[[ INPUT DATA, beginning ]]

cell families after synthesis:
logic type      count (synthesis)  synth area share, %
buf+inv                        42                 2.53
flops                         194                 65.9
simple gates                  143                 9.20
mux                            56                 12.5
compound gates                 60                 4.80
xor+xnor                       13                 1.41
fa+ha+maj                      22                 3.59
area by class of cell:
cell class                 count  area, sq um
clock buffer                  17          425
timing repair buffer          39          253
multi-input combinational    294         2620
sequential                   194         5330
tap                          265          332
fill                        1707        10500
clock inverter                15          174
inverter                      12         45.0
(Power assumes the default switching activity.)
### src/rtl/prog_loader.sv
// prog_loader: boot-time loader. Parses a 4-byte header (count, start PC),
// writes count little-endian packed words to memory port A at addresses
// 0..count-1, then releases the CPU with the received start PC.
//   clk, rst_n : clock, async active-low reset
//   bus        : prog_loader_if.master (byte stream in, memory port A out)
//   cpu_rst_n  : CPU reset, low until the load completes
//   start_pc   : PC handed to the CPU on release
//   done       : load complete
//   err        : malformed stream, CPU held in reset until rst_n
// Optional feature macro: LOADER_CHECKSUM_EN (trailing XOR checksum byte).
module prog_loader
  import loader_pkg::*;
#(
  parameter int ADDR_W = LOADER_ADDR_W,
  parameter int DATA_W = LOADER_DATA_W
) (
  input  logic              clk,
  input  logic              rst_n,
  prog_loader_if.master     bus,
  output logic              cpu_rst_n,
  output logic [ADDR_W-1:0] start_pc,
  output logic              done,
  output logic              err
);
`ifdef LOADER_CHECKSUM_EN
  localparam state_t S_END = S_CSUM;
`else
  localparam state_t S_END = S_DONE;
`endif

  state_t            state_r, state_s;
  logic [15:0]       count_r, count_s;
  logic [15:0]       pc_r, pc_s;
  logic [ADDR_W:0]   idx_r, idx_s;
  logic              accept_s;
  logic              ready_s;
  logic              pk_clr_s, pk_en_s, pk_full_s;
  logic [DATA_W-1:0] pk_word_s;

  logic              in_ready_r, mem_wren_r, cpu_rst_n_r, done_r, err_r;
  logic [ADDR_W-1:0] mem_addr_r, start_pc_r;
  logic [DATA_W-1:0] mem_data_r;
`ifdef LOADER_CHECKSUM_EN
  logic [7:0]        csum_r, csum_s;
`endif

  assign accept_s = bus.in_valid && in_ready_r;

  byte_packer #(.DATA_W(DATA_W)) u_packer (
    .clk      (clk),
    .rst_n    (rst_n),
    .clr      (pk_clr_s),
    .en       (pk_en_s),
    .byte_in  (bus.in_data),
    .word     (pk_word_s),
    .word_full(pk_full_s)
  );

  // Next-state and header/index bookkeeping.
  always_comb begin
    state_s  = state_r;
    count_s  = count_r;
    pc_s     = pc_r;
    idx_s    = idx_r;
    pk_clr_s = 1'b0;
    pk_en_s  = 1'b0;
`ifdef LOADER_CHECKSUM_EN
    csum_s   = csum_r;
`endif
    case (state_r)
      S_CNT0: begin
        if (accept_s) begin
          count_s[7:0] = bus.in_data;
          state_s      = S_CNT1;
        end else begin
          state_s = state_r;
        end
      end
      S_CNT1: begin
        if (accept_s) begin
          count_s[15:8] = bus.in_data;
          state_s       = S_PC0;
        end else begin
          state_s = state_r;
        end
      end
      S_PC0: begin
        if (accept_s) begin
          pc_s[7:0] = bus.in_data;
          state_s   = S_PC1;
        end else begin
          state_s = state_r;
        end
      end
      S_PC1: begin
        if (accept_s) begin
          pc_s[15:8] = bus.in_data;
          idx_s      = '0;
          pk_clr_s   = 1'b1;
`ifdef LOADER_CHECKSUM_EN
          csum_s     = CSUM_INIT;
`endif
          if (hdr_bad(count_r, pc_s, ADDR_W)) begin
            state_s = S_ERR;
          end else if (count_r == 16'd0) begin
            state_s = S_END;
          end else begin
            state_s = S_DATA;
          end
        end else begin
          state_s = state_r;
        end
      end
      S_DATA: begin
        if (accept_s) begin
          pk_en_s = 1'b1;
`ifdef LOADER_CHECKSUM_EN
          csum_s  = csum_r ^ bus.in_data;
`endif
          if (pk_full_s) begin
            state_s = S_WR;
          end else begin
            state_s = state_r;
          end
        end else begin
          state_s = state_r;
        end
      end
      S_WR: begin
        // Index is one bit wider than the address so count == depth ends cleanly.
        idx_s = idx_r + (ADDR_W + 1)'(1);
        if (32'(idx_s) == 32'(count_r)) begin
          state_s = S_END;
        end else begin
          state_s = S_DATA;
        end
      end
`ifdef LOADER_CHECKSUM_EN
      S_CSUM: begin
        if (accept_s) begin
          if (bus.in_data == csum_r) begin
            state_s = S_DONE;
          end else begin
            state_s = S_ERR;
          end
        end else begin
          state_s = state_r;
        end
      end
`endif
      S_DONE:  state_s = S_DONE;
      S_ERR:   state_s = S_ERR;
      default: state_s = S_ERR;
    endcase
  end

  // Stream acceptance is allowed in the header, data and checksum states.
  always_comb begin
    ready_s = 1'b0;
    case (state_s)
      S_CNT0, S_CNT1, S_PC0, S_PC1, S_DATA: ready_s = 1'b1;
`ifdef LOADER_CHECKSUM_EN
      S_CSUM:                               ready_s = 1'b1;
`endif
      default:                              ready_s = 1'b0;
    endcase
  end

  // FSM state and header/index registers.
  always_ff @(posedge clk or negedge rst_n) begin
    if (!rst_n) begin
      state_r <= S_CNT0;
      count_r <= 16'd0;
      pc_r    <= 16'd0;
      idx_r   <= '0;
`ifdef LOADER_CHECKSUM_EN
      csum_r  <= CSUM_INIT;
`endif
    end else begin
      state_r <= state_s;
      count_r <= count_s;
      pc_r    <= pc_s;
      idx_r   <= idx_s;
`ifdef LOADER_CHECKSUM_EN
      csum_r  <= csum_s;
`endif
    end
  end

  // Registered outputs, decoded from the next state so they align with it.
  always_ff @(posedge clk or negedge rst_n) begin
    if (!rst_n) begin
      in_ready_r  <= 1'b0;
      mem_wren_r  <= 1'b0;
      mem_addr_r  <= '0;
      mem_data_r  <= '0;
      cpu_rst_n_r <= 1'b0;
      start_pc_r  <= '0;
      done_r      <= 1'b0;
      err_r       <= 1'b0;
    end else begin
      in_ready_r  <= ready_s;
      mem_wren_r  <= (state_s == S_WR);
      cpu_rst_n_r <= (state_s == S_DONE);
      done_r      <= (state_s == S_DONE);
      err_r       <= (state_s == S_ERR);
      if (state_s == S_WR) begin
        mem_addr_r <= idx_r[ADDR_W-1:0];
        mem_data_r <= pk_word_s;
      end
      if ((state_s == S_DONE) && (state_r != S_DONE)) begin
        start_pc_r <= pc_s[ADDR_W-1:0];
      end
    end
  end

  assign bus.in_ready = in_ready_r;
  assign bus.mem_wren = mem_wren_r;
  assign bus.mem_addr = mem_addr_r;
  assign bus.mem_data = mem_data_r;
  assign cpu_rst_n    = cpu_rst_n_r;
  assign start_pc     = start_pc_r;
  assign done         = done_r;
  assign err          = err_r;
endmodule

[[ INPUT DATA, end ]]

A verbatim transcription of all the entries above is required.

cell families after synthesis:
logic type      count (synthesis)  synth area share, %
buf+inv                        42                 2.53
flops                         194                 65.9
simple gates                  143                 9.20
mux                            56                 12.5
compound gates                 60                 4.80
xor+xnor                       13                 1.41
fa+ha+maj                      22                 3.59
area by class of cell:
cell class                 count  area, sq um
clock buffer                  17          425
timing repair buffer          39          253
multi-input combinational    294         2620
sequential                   194         5330
tap                          265          332
fill                        1707        10500
clock inverter                15          174
inverter                      12         45.0
(Power assumes the default switching activity.)
### src/rtl/prog_loader.sv
// prog_loader: boot-time loader. Parses a 4-byte header (count, start PC),
// writes count little-endian packed words to memory port A at addresses
// 0..count-1, then releases the CPU with the received start PC.
//   clk, rst_n : clock, async active-low reset
//   bus        : prog_loader_if.master (byte stream in, memory port A out)
//   cpu_rst_n  : CPU reset, low until the load completes
//   start_pc   : PC handed to the CPU on release
//   done       : load complete
//   err        : malformed stream, CPU held in reset until rst_n
// Optional feature macro: LOADER_CHECKSUM_EN (trailing XOR checksum byte).
module prog_loader
  import loader_pkg::*;
#(
  parameter int ADDR_W = LOADER_ADDR_W,
  parameter int DATA_W = LOADER_DATA_W
) (
  input  logic              clk,
  input  logic              rst_n,
  prog_loader_if.master     bus,
  output logic              cpu_rst_n,
  output logic [ADDR_W-1:0] start_pc,
  output logic              done,
  output logic              err
);
`ifdef LOADER_CHECKSUM_EN
  localparam state_t S_END = S_CSUM;
`else
  localparam state_t S_END = S_DONE;
`endif

  state_t            state_r, state_s;
  logic [15:0]       count_r, count_s;
  logic [15:0]       pc_r, pc_s;
  logic [ADDR_W:0]   idx_r, idx_s;
  logic              accept_s;
  logic              ready_s;
  logic              pk_clr_s, pk_en_s, pk_full_s;
  logic [DATA_W-1:0] pk_word_s;

  logic              in_ready_r, mem_wren_r, cpu_rst_n_r, done_r, err_r;
  logic [ADDR_W-1:0] mem_addr_r, start_pc_r;
  logic [DATA_W-1:0] mem_data_r;
`ifdef LOADER_CHECKSUM_EN
  logic [7:0]        csum_r, csum_s;
`endif

  assign accept_s = bus.in_valid && in_ready_r;

  byte_packer #(.DATA_W(DATA_W)) u_packer (
    .clk      (clk),
    .rst_n    (rst_n),
    .clr      (pk_clr_s),
    .en       (pk_en_s),
    .byte_in  (bus.in_data),
    .word     (pk_word_s),
    .word_full(pk_full_s)
  );

  // Next-state and header/index bookkeeping.
  always_comb begin
    state_s  = state_r;
    count_s  = count_r;
    pc_s     = pc_r;
    idx_s    = idx_r;
    pk_clr_s = 1'b0;
    pk_en_s  = 1'b0;
`ifdef LOADER_CHECKSUM_EN
    csum_s   = csum_r;
`endif
    case (state_r)
      S_CNT0: begin
        if (accept_s) begin
          count_s[7:0] = bus.in_data;
          state_s      = S_CNT1;
        end else begin
          state_s = state_r;
        end
      end
      S_CNT1: begin
        if (accept_s) begin
          count_s[15:8] = bus.in_data;
          state_s       = S_PC0;
        end else begin
          state_s = state_r;
        end
      end
      S_PC0: begin
        if (accept_s) begin
          pc_s[7:0] = bus.in_data;
          state_s   = S_PC1;
        end else begin
          state_s = state_r;
        end
      end
      S_PC1: begin
        if (accept_s) begin
          pc_s[15:8] = bus.in_data;
          idx_s      = '0;
          pk_clr_s   = 1'b1;
`ifdef LOADER_CHECKSUM_EN
          csum_s     = CSUM_INIT;
`endif
          if (hdr_bad(count_r, pc_s, ADDR_W)) begin
            state_s = S_ERR;
          end else if (count_r == 16'd0) begin
            state_s = S_END;
          end else begin
            state_s = S_DATA;
          end
        end else begin
          state_s = state_r;
        end
      end
      S_DATA: begin
        if (accept_s) begin
          pk_en_s = 1'b1;
`ifdef LOADER_CHECKSUM_EN
          csum_s  = csum_r ^ bus.in_data;
`endif
          if (pk_full_s) begin
            state_s = S_WR;
          end else begin
            state_s = state_r;
          end
        end else begin
          state_s = state_r;
        end
      end
      S_WR: begin
        // Index is one bit wider than the address so count == depth ends cleanly.
        idx_s = idx_r + (ADDR_W + 1)'(1);
        if (32'(idx_s) == 32'(count_r)) begin
          state_s = S_END;
        end else begin
          state_s = S_DATA;
        end
      end
`ifdef LOADER_CHECKSUM_EN
      S_CSUM: begin
        if (accept_s) begin
          if (bus.in_data == csum_r) begin
            state_s = S_DONE;
          end else begin
            state_s = S_ERR;
          end
        end else begin
          state_s = state_r;
        end
      end
`endif
      S_DONE:  state_s = S_DONE;
      S_ERR:   state_s = S_ERR;
      default: state_s = S_ERR;
    endcase
  end

  // Stream acceptance is allowed in the header, data and checksum states.
  always_comb begin
    ready_s = 1'b0;
    case (state_s)
      S_CNT0, S_CNT1, S_PC0, S_PC1, S_DATA: ready_s = 1'b1;
`ifdef LOADER_CHECKSUM_EN
      S_CSUM:                               ready_s = 1'b1;
`endif
      default:                              ready_s = 1'b0;
    endcase
  end

  // FSM state and header/index registers.
  always_ff @(posedge clk or negedge rst_n) begin
    if (!rst_n) begin
      state_r <= S_CNT0;
      count_r <= 16'd0;
      pc_r    <= 16'd0;
      idx_r   <= '0;
`ifdef LOADER_CHECKSUM_EN
      csum_r  <= CSUM_INIT;
`endif
    end else begin
      state_r <= state_s;
      count_r <= count_s;
      pc_r    <= pc_s;
      idx_r   <= idx_s;
`ifdef LOADER_CHECKSUM_EN
      csum_r  <= csum_s;
`endif
    end
  end

  // Registered outputs, decoded from the next state so they align with it.
  always_ff @(posedge clk or negedge rst_n) begin
    if (!rst_n) begin
      in_ready_r  <= 1'b0;
      mem_wren_r  <= 1'b0;
      mem_addr_r  <= '0;
      mem_data_r  <= '0;
      cpu_rst_n_r <= 1'b0;
      start_pc_r  <= '0;
      done_r      <= 1'b0;
      err_r       <= 1'b0;
    end else begin
      in_ready_r  <= ready_s;
      mem_wren_r  <= (state_s == S_WR);
      cpu_rst_n_r <= (state_s == S_DONE);
      done_r      <= (state_s == S_DONE);
      err_r       <= (state_s == S_ERR);
      if (state_s == S_WR) begin
        mem_addr_r <= idx_r[ADDR_W-1:0];
        mem_data_r <= pk_word_s;
      end
      if ((state_s == S_DONE) && (state_r != S_DONE)) begin
        start_pc_r <= pc_s[ADDR_W-1:0];
      end
    end
  end

  assign bus.in_ready = in_ready_r;
  assign bus.mem_wren = mem_wren_r;
  assign bus.mem_addr = mem_addr_r;
  assign bus.mem_data = mem_data_r;
  assign cpu_rst_n    = cpu_rst_n_r;
  assign start_pc     = start_pc_r;
  assign done         = done_r;
  assign err          = err_r;
endmodule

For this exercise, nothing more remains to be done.